A recent study has found that an anti-angina drug may prevent the fatal heart arrhythmia that is caused by carbon monoxide poisoning, according to MedicalXpress.com.


The research was done by an international team of scientists, headed by the University of Leeds in England. The story pointed out that many patients who’ve been exposed to dangerous levels of carbon monoxide develop irregular or abnormally paced heartbeats. That arrhythmia can lead to cardiac arrests — and death.

And that takes us to ranolazine, whose trade name is Ranexa.

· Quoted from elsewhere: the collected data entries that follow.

**config.mk**
```make
export PLATFORM = sky130hd
export DESIGN_NAME = ivm_mapper
export DESIGN_NICKNAME = d
export VERILOG_FILES = /design/src/design/ivm_mapper.v
export VERILOG_INCLUDE_DIRS = /design/src /design/src/design
export SDC_FILE = /design/constraint.sdc
export NUM_CORES = 1
export LEC_CHECK = 0
export BUFFER_PORTS_ARGS = -buffer_cell sky130_fd_sc_hd__buf_2
export CAP_MARGIN = 20
export CORE_AREA = 4 4 134 136
export DETAILED_ROUTE_END_ITERATION = 7
export DIE_AREA = 0 0 138 140
export SLEW_MARGIN = 5
export SYNTH_ARGS = -nofsm -noshare
export SYNTH_HDL_FRONTEND = slang
export SYNTH_SLANG_ARGS = --single-unit
```
**constraint.sdc**
```tcl
create_clock -name mclk -period 5.4 [get_ports mclk]
set_clock_uncertainty 0.1 [all_clocks]
set_input_delay 1.62 -clock mclk [delete_from_list [all_inputs] [get_ports mclk]]
set_output_delay 1.62 -clock mclk [all_outputs]
set_load 0.03 [all_outputs]
```
**src/design/ivm_defines.vh**
```
`ifndef IVM_DEFINES_VH
`define IVM_DEFINES_VH

// vector address = base + (TOP_OFFSET - 4 * vector)
`define IVM_TOP_OFFSET      32'h0000_03fc
`define IVM_TABLE_BASE_RESET 32'h000f_fc00
// exception and request vector numbers
`define IVM_VEC_IPROT       8'h06
`define IVM_VEC_DPROT       8'h07
`define IVM_VEC_DERR        8'h08
`define IVM_VEC_UNDEF       8'h0e
`define IVM_VEC_NMI         8'h0f
`define IVM_NMI_LEVEL       5'h0f
// peripheral vector range with level registers
`define IVM_VEC_PERI_FIRST  8'h10
`define IVM_VEC_PERI_LAST   8'h3f
// first vector of the software interrupt instruction range
`define IVM_VEC_SOFT_FIRST  8'h42
// vectors of note
`define IVM_VEC_MFS0_TX     8'h15
`define IVM_VEC_CAL_SUB     8'h2f
`define IVM_VEC_RAM_SBE     8'h3d
// vectors with no dma resource index
`define IVM_VEC_NORES_A0    8'h22
`define IVM_VEC_NORES_A1    8'h25
`define IVM_VEC_NORES_B0    8'h32
`define IVM_VEC_NORES_B1    8'h33
`define IVM_VEC_NORES_C0    8'h3e

`endif

```
**src/design/ivm_mapper.v**
```verilog
`include "ivm_defines.vh"

module ivm_mapper #(
  parameter LEVEL_W = 5,
  parameter NUM_LVL = 48
) (
  // clock and reset
  input  wire                       mclk,
  input  wire                       sys_rst,
  // table base and level registers
  input  wire [31:0]                vectorTableBase,
  input  wire [NUM_LVL*LEVEL_W-1:0] sourceLevelRegister,
  // mapping request
  input  wire                       reqValid,
  input  wire [7:0]                 reqVector,
  // source qualifiers for dma
  input  wire                       srcI2cStatus,
  input  wire                       srcClockCalib,
  input  wire                       srcRamEcc,
  input  wire                       srcUpdownCounter2,
  input  wire                       srcGraphics,
  // mapping result
  output reg                        mapValid,
  output reg  [7:0]                 mapVector,
  output reg  [31:0]                vectorAddress,
  output reg  [LEVEL_W-1:0]         vectorLevel,
  output reg                        levelPresent,
  output reg                        levelFixed,
  output reg                        softInterrupt,
  output reg                        faultException,
  // dma request
  output reg                        dmaRequest,
  output reg                        dmaIndexValid,
  output reg  [5:0]                 dmaResourceIndex
);

  // offset of a vector inside the table
  // runs from 0x3fc down to 0 and never wraps; the 32-bit sum with a base near the top of memory wraps
  function [31:0] vecOffset;
    input [7:0] v;
    begin
      vecOffset = `IVM_TOP_OFFSET - {22'h0, v, 2'h0};
    end
  endfunction

  // vector lies in the range served by level registers
  function isPeri;
    input [7:0] v;
    begin
      if (v < `IVM_VEC_PERI_FIRST)
        isPeri = 1'h0;
      else if (v > `IVM_VEC_PERI_LAST)
        isPeri = 1'h0;
      else
        isPeri = 1'h1;
    end
  endfunction

  // level register index, also the dma resource index
  function [5:0] levelIndex;
    input [7:0] v;
    reg   [7:0] diff;
    begin
      diff       = v - `IVM_VEC_PERI_FIRST;
      levelIndex = diff[5:0];
    end
  endfunction

  // resource index present for this vector
  function hasResource;
    input [7:0] v;
    begin
      // exceptions below 16, software or reserved above 63
      if (!isPeri(v))
        hasResource = 1'h0;
      // can controllers and real time clock
      else if ((v >= `IVM_VEC_NORES_A0) && (v <= `IVM_VEC_NORES_A1))
        hasResource = 1'h0;
      // free-run timers
      else if ((v == `IVM_VEC_NORES_B0) || (v == `IVM_VEC_NORES_B1))
        hasResource = 1'h0;
      // dma completion and delay interrupt
      else if (v >= `IVM_VEC_NORES_C0)
        hasResource = 1'h0;
      else
        hasResource = 1'h1;
    end
  endfunction

  // protection, access error and undefined opcode exceptions
  function isFault;
    input [7:0] v;
    begin
      if (v == `IVM_VEC_IPROT)
        isFault = 1'h1;
      else if (v == `IVM_VEC_DPROT)
        isFault = 1'h1;
      else if (v == `IVM_VEC_DERR)
        isFault = 1'h1;
      else if (v == `IVM_VEC_UNDEF)
        isFault = 1'h1;
      else
        isFault = 1'h0;
    end
  endfunction

  // any source that must never turn into a dma request
  // the i2c qualifier is raised only for status caused by reception
  function dmaBlocked;
    input i2cStatus;
    input clockCalib;
    input ramEcc;
    input updown2;
    input graphics;
    begin
      dmaBlocked = 1'h0;
      if (i2cStatus)
        dmaBlocked = 1'h1;
      if (clockCalib)
        dmaBlocked = 1'h1;
      if (ramEcc)
        dmaBlocked = 1'h1;
      if (updown2)
        dmaBlocked = 1'h1;
      if (graphics)
        dmaBlocked = 1'h1;
    end
  endfunction

  // request decode
  wire               isPeripheral = isPeri(reqVector);
  wire               isNmi        = (reqVector == `IVM_VEC_NMI);
  wire               isSoft       = (reqVector >= `IVM_VEC_SOFT_FIRST);
  wire [5:0]         levelSel     = levelIndex(reqVector);
  wire               withIndex    = hasResource(reqVector);
  wire               blocked      = dmaBlocked(srcI2cStatus, srcClockCalib, srcRamEcc,
                                               srcUpdownCounter2, srcGraphics);

  // next values of the registered outputs
  reg                next_valid;
  reg  [7:0]         next_vector;
  reg  [31:0]        next_address;
  reg  [LEVEL_W-1:0] next_level;
  reg                next_present;
  reg                next_fixed;
  reg                next_soft;
  reg                next_fault;
  reg                next_dma;
  reg                next_indexValid;
  reg  [5:0]         next_index;

  // strobes last one cycle per taken request
  // back-to-back requests give back-to-back strobes
  always @*
  begin
    next_valid = reqValid;
    // a blocked source keeps its index but raises no request
    next_dma   = reqValid && withIndex && !blocked;
  end

  // data outputs hold between requests for a late reader
  always @*
  begin
    next_vector  = mapVector;
    next_address = vectorAddress;
    if (reqValid)
    begin
      next_vector  = reqVector;
      // single-bit RAM errors at 61 land at 0x308, mfs0 tx at 0x3a8
      next_address = vectorTableBase + vecOffset(reqVector);
    end
  end

  // level: fixed for the non-maskable vector, register for peripherals
  // level registers are read only for vectors 16..63
  always @*
  begin
    next_level = vectorLevel;
    if (reqValid)
    begin
      if (isNmi)
        next_level = `IVM_NMI_LEVEL;
      else if (isPeripheral)
        // vector 21 -> register 5, vector 47 -> register 31
        next_level = sourceLevelRegister[levelSel*LEVEL_W +: LEVEL_W];
      else
        next_level = {LEVEL_W{1'h0}};
    end
  end

  // classification flags
  always @*
  begin
    next_present = levelPresent;
    next_fixed   = levelFixed;
    next_soft    = softInterrupt;
    next_fault   = faultException;
    if (reqValid)
    begin
      // exceptions 6 and 7 report no level
      next_present = isPeripheral || isNmi;
      next_fixed   = isNmi;
      next_soft    = isSoft;
      next_fault   = isFault(reqVector);
    end
  end

  // dma index reporting
  // index is meaningful only while dmaIndexValid is high
  always @*
  begin
    next_indexValid = dmaIndexValid;
    next_index      = dmaResourceIndex;
    if (reqValid)
    begin
      next_indexValid = withIndex;
      next_index      = levelSel;
    end
  end

  // every output comes from a register below; reset clears all of them
  // strobe registers
  always @(posedge mclk)
  begin
    if (sys_rst)
    begin
      mapValid   <= 1'h0;
      dmaRequest <= 1'h0;
    end
    else
    begin
      mapValid   <= next_valid;
      dmaRequest <= next_dma;
    end
  end

  // address, vector and level registers
  always @(posedge mclk)
  begin
    if (sys_rst)
    begin
      mapVector     <= 8'h00;
      vectorAddress <= 32'h0000_0000;
      vectorLevel   <= {LEVEL_W{1'h0}};
    end
    else
    begin
      mapVector     <= next_vector;
      vectorAddress <= next_address;
      vectorLevel   <= next_level;
    end
  end

  // classification registers
  always @(posedge mclk)
  begin
    if (sys_rst)
    begin
      levelPresent   <= 1'h0;
      levelFixed     <= 1'h0;
      softInterrupt  <= 1'h0;
      faultException <= 1'h0;
    end
    else
    begin
      levelPresent   <= next_present;
      levelFixed     <= next_fixed;
      softInterrupt  <= next_soft;
      faultException <= next_fault;
    end
  end

  // dma index registers
  always @(posedge mclk)
  begin
    if (sys_rst)
    begin
      dmaIndexValid    <= 1'h0;
      dmaResourceIndex <= 6'h00;
    end
    else
    begin
      dmaIndexValid    <= next_indexValid;
      dmaResourceIndex <= next_index;
    end
  end

endmodule

```
== After elaboration in Yosys (flattened, before gate mapping) ==
Cells that the tools add are included.
Word-level totals
  register bits after elaboration: 58
  input bits: 288
  output and inout bits: 58
  word-level logic and storage cells: 52
Cells by class
  add/subtract/negate cells: 3
  $mul: 1
  $lt $le $gt $ge: 6
  eq/ne operators: 7
  shift operators: 1
  multiplexer cells: 17
  reduce and logical (&&, ||, !) cells: 6
Operator list (number)
  indexed part select 240 x 10 -> 5 bit: 1
  adder 32 bit: 1
  equality test 8 x 4 -> 1 bit (second input constant): 3
  equality test 8 x 3 -> 1 bit (second input constant): 2
  equality test 8 x 6 -> 1 bit (second input constant): 2
  greater-or-equal comparator 8 x 6 -> 1 bit (second input constant): 2
  two-way mux 1 bit: 15
  subtractor 10 x 10 -> 11 bit (first input constant): 1
  two-way mux 5 bit: 2
  multiplier 6 x 3 -> 9 bit (second input constant): 1
  greater-or-equal comparator 8 x 7 -> 1 bit (second input constant): 1
  greater-than comparator 8 x 6 -> 1 bit (second input constant): 1
  less-or-equal comparator 8 x 6 -> 1 bit (second input constant): 1
  less-than comparator 8 x 5 -> 1 bit (second input constant): 1
  subtractor 6 x 5 -> 6 bit (second input constant): 1
  logical AND 1 bit: 3
  logical OR 1 bit: 2
  zero test 1 bit: 1

== Longest topological paths before layout ==
Gate-level depths: netlist (run 1).
  depth after elaboration: 7
  gate-level depth with buffers: 10
  depth with buffers taken out: 8

== Worst setup path before layout (run 1) ==
OpenSTA, ideal clock, no wires.
  path kind: input port to flip-flop
  start point: input port reqVector[0]
  end point: register vectorAddress[12]
  setup time: 0.091 ns
  arrival time: 3.584 ns
  required time: 5.209 ns
  slack: 1.625 ns
  stages: 10
  path buffers: 2
  path through: buf_6 buf_12 inv_2 ha_1 fa_1 a21o_1 a21oi_1 o21a_1 o21ai_0 a311oi_1
Between the ends
  cells in the longest elaborated chain, start to end: 2
RTL lines
  start: declaration: RTL line ivm_mapper.v:15  | input wire [7:0] reqVector,
  subtractor 10 x 10 -> 11 bit (no source line)
  adder 32 bit: RTL line ivm_mapper.v:170  | next_address = vectorTableBase + vecOffset(reqVector);
  end signal: assignment: RTL line ivm_mapper.v:249  | vectorAddress <= next_address;
  end: declaration: RTL line ivm_mapper.v:25  | output reg [31:0] vectorAddress,
No other way between the ends.
A chain may end at the register's enable or synchronous reset.

== Worst setup path after layout (run 1) ==
  start point: input port reqVector[3]
  end point: register vectorAddress[15]
The elaborated chain is that of the path after synthesis.

==> results of run 1 <==
-- cell usage after synthesis (7+ instances only) --
library cell,instances,area share [%]
nor4_1,10,1.2
a22oi_1,8,1.2
a22o_1,10,1.7
mux4_2,53,24
nand4_1,13,1.6
buf_4,8,1.2
nand3_1,34,3.4
o21ai_0,15,1.5
o221ai_1,7,1.2
nor2b_1,10,1.2
a32oi_1,8,1.4
buf_2,11,1.1
nor3_1,13,1.3
ha_1,11,2.7
dfxtp_1,54,22
nand2_1,24,1.8
clkbuf_1,17,1.3
inv_1,8,0.60
a211o_1,7,1.2
and3_1,15,1.9
a21oi_1,25,2.5
mux2i_1,37,7.4
nor2_1,40,3.0
-- cell type report --
cell class | count | area (sq um)
flip-flops and latches | 54 | 1080
fillers | 1795 | 9940
clock inverters | 3 | 21.3
inverters | 14 | 52.6
clock buffers | 5 | 125
well taps | 225 | 282
multi-input cells | 412 | 3640
diodes | 3 | 7.51
repair buffers | 352 | 1790
-- worst max-delay path, cell delays in order --
cell and delay [ns]:
buf_2 0.42, inv_2 0.23, ha_1 0.41, nand4_1 0.21, a2111o_1 0.73, and4b_1 0.29
nor4_1 0.24
-- power breakdown --
part | total [mW] | internal, mW | switching [mW]
Sequential | 0.442 | 0.426 | 0.0156
Combinational | 0.504 | 0.231 | 0.273
Clock | 0.333 | 0.173 | 0.160
-- layer usage --
layer | routed length [microns] | vias up
met1 | 9330 | 2796
met3 | 2080 | 24
met5 | 13 | -
met2 | 10900 | 306
met4 | 397 | 2
li1 | - | 2750
-- cells by family after synthesis --
kind of cell	after synthesis	share of synthesized area, %
simple gates	182	19.3
compound gates	124	18.2
mux	90	31.1
buf+inv	59	6.05
flops	54	21.5
fa+ha+maj	12	3.14
xor+xnor	4	0.697
-- worst paths after layout --
check,depth (start not counted),slack (ns),startpoint,to
setup / recovery,7,1.34,reqVector[3],vectorAddress[15]
hold / removal,2,0.36,vectorAddress[10],vectorAddress[10]
setup reg to reg,3,4.32,vectorLevel[1],vectorLevel[1]
hold reg to reg,2,0.36,vectorAddress[10],vectorAddress[10]
-- per-stage QoR --
stage / hold WS, ns / util, %
6_report: 0.358 / 41.3
5_1_grt: 0.396 / 41.3
4_1_cts: 0.361 / 41.3
3_5_place_dp: 0.346 / 40.4
3_3_place_gp: 0.335 / 40.3
2_1_floorplan: 0.482 / -
-- layout by cell type (no fill, tap or decap), types with 8 or more instances in the layout --
cell type  instances
dfxtp_1           54
nor3_1            13
ha_1              11
nor2b_1           10
a22o_1            10
buf_4              8
nand2_1           24
buf_2            343
nor4_1            10
a21oi_1           25
nand4_1           13
a22oi_1            8
a32oi_1            8
nand3_1           34
o21ai_0           15
nor2_1            40
mux2i_1           37
and3_1            15
inv_1              8
mux4_2            53
-- flip-flops by register name, indices dropped and copies added (netlist names) --
| signal | cells |
|---|---|
| levelFixed | 1 |
| levelPresent | 1 |
| vectorAddress | 32 |
| dmaIndexValid | 1 |
| dmaResourceIndex | 2 |
| mapValid | 1 |
| mapVector | 8 |
| softInterrupt | 1 |
| dmaRequest | 1 |
| vectorLevel | 5 |
| faultException | 1 |
==> results_dict.tcl, run 1 <==
set metrics [dict create \
    use_met3_pct 5.09 \
    cts_root_buf "clkbuf_16" \
    drt_iter0_markers 368 \
    postRouteWirelength_microns 22700 \
    met1_usage_pct 29.0 \
    netlist_area_sq_um 5020 \
    stdcell_count 1068 \
    wl_per_cell_microns 21.3 \
    synthDistinctLibCells 64 \
    final_area_sq_um 7000 \
    setup_viol 0 \
    ys_ff_latch 54 \
    dr.pass1.iters 5 \
    syn_inst 525 \
    area_delta_synth_final_pct 39.2 \
    synth.avg_cell_area_sq_um 9.57 \
    powerDensity_nw_per_um2 183 \
    cts_buffer_depth 2 \
    fmax_mhz 246 \
    placed_cell_area_sq_um 6840 \
    grt_overflow 0 \
    grt_max_degree 48 \
    worst_ep_required_time_ns 5.50 \
    io_buffers 345 \
    grt_pass1_wl_microns 33500 \
    leakage_nw 3.29 \
    via_count 5878 \
    crit_path_max_fanout 22 \
    core_area_sq_um 16900 \
    syn_nets 825 \
    cts.repair.resized 0 \
    clock_sinks 54 \
    rows 48 \
    cts_tree "yes" \
    postCtsHoldBufs 0 \
    max_slew.worst_pin.slew_ns 0.992 \
    crit_arrival_ns 4.16 \
    io_pins 346 \
    rsz0062_at_grt "false" \
    power_mw 1.28 \
    tns_ns 0 \
    dieHeight_microns 140 \
    hold_path.class "reg2reg" \
    clk_latency_ns 0.29 \
    postRouteAntennaNets 0 \
    die_x_microns 138 \
    gp_congestion 0.875 \
    max-cap-violations 0 \
    relSlewSlack_pct 33.7 \
    postCtsSetupBuffers 0 \
    placed_cells 1057 \
    outcome "finished, final reports clean" \
    cp-end-kind "register" \
    grt_antenna_before_repair 3 \
    synthFlopType "dfxtp_1" \
    track_usage_pct 21.9 \
    use_met2_pct 36.9 \
    min_period_ns 4.06 \
    synth_edf_count 0 \
    layout-drive-gt1-share_pct 50.4 \
    fin_nets 1139 \
    hpwl_microns 19000 \
    fin_crit_sh_pct 75.1 \
    setup_slack_ns 1.34 \
    yosysWarningCount 0 \
    die_area_sq_um 19300 \
    grt_pass1_vias 5759 \
    busiest_layer "met2" \
    finalMaxSlewViolations 0 \
    htreeDepth 2 \
    worstSetupStartpointType "input port" \
    routed_via_density 5.50 \
    ir_drop_mv 0.140 \
    drc 0 \
    ys_async_sr_fraction_pct 0 \
    path_clk_slew_ns 0.07 \
    dp_slack_ns 1.08 \
    critPathKind "in2reg" \
    ys_seq_area_share_pct 21.5 \
    hold_violations 0 \
    start_util_pct 29.7 \
    cts_buffers 5 \
]
Power figures use the tool's default switching activity.
==> inputs of run 2 (changes only) <==
Settings changed: ABC_AREA from default to 1, CORE_AREA 4 4 134 136 to 4 4 131 133, DIE_AREA 0 0 138 140 to 0 0 135 137, PLACE_DENSITY from default to 0.68.
Clock period 5.4 ns to 3.8 ns, I/O delays scaled along.
==> run 2 against run 1 <==
  * Register-to-register slack got worse by 1.4 ns
  * Total power increased by 44%
  * Synthesized cell count increased by 110%
  * Final cell count increased by 54%
  * Largest cell class unchanged
  * Highest routed layer unchanged
==> results_dict.tcl, run 2 <==
set metrics [dict create \
    outcome "finished, final reports clean" \
    start_util_pct 35.5 \
    grt_max_degree 91 \
    io_buffers 345 \
    hold_path.class "reg2reg" \
    min_period_ns 3.14 \
    drc 0 \
    wl_per_cell_microns 15.3 \
    relSlewSlack_pct 41.8 \
    cp_slowest_cell "buf_4" \
    yosysWarningCount 0 \
    wl_met1_microns 11300 \
    routed_via_density 4.78 \
    leakage_nw 4.64 \
    diodes 0 \
    core_area_sq_um 15800 \
    path_clk_slew_ns 0.07 \
    dieHeight_microns 137 \
    dr.pass1.iters 8 \
    final_common_cell "nand2_1" \
    grt_overflow 0 \
    placed_cells 1634 \
    cts.repair.resized 0 \
    largest-register "vectorAddress" \
    netlist_area_sq_um 5610 \
    synthDistinctLibCells 36 \
    ir_drop_mv 0.169 \
    max_slew.worst_pin.slew_ns 0.872 \
    max-cap-violations 0 \
    cts_buffers 5 \
    synth.avg_cell_area_sq_um 5.02 \
    postCtsHoldBufs 0 \
    cts_root_buf "clkbuf_16" \
    dp_slack_ns 0.345 \
    grt_pass1_vias 7220 \
    ys_ff_latch 54 \
    grt_pass1_wl_microns 37500 \
    switching_share_pct 38.4 \
    layout-drive-gt1-share_pct 26.2 \
    synth.top_cell.area_share_pct 41.4 \
    final_cell_mix "nand2_1 (619), buf_2 (345), nor2_1 (123)" \
    crit_path_max_fanout 85 \
    switching_power_mw 0.706 \
    fmax_mhz 319 \
    largest_reg_flops 32 \
    cts_buffer_depth 2 \
    p_int_mw 1.13 \
    setup_viol 0 \
    grt_antenna_before_repair 1 \
    synthFlopType "dfxtp_1" \
    ys_async_sr_fraction_pct 0 \
    min-delay-start "levelFixed" \
    crit_start "reqVector[0]" \
    clkPwrFrac_pct 24.4 \
    clock_sinks 54 \
    rsz0062_at_grt "false" \
    htreeDepth 2 \
    tns_ns 0 \
    hold_violations 0 \
    postRouteAntennaNets 0 \
    via_count 7839 \
    area_delta_synth_final_pct 34.6 \
    power_mw 1.84 \
    p_comb_share_pct 41.6 \
    cp-end-kind "register" \
    top_layer_used "met5" \
    cpMostUsedCell "nand2_1" \
    synth_common_cells "nand2_1 (619), nor2_1 (123), inv_1 (62)" \
    reg.largest.list "vectorAddress (32), mapVector (8), vectorLevel (5)" \
    postRouteWirelength_microns 25100 \
    worstSetupStartpointType "input port" \
    synth_top_area_cell "nand2_1" \
    route.met2.wl_microns 11400 \
    syn_inst 1119 \
    gp_congestion 0.909 \
    finalMaxSlewViolations 0 \
    drt_iter0_markers 540 \
    seqPwrFrac_pct 34.0 \
    final_util_pct 47.7 \
    die_x_microns 135 \
    ys_seq_area_share_pct 19.3 \
    cp_cell_sequence "buf_2, buf_4, nand2_1, inv_2, nand2_1, nand2_1, nor2_1, nor2_1, nor2_1, nand2_1, nand3_1, nand2_1, nand2_1, a21oi_1" \
    crit_arrival_ns 3.26 \
    multi_input_area_sq_um 4010 \
    synth.most_common_cell "nand2_1" \
    rows 46 \
    nFillCells 1834 \
    setup_slack_ns 0.661 \
    fin_nets 1725 \
    cp_slowest_stage_delay_ns 0.63 \
    synthTopCellsByArea "nand2_1 (41%), dfxtp_1 (19%), nor2_1 (8.2%)" \
    clk_latency_ns 0.29 \
    reg2reg_from "vectorAddress[22]" \
    critPathKind "in2reg" \
    io_pins 346 \
    register_area_sq_um 1080 \
    syn_nets 1419 \
    met3_wirelength_microns 1860 \
    synth_edf_count 0 \
    track_usage_pct 25.3 \
    worst_ep_required_time_ns 3.93 \
    postCtsSetupBuffers 0 \
    cts_tree "yes" \
    fin_crit_sh_pct 82.6 \
    die_area_sq_um 18500 \
    hpwl_microns 20400 \
    powerDensity_nw_per_um2 243 \
    stdcell_count 1641 \
]
[run 2: power groups by stage]
stage	registers, mW	clock network (mW)	logic, mW
floorplan	0.707	0	0.381
global placement	0.635	0	0.760
detailed placement	0.636	0	0.760
CTS	0.623	0.457	0.764
global route	0.628	0.473	0.854
finish	0.624	0.448	0.764
[run 2: routing by layer]
| layer | vias up | global-route usage, % |
|---|---|---|
| met5 | - | 0 |
| met4 | 2 | 5.10 |
| met3 | 43 | 4.26 |
| met2 | 318 | 41.8 |
| met1 | 3421 | 34.9 |
| li1 | 4055 | - |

It won approval in the United States in 2006 to treat angina, and it does so “by targeting a sodium channel in the hearts — the same channel that can also induce irregular heartbeats,” according to MedicalXpress.com.

Researchers found that carbon monoxide poisoning “caused a key membrane channel carrying sodium ions through the heart to stay open for longer,” MedicalXpress.com said, which resulted in calcium building up, disrupting the heart’s rhythm.

The part of the research team in France tested ranozaline on rats who were exposed to carbon monoxide, and discovered that the drug reduced arrhythmia in the rodents.

Ranolazine needs to be tested on humans now, and there is already some speculation that it may be able to help workers who are exposed to carbon monoxide on a regular basis, such as firefighters, according to MedicalXpress.com.

One of the researchers said that in this case, an old drug may be able to do a new trick.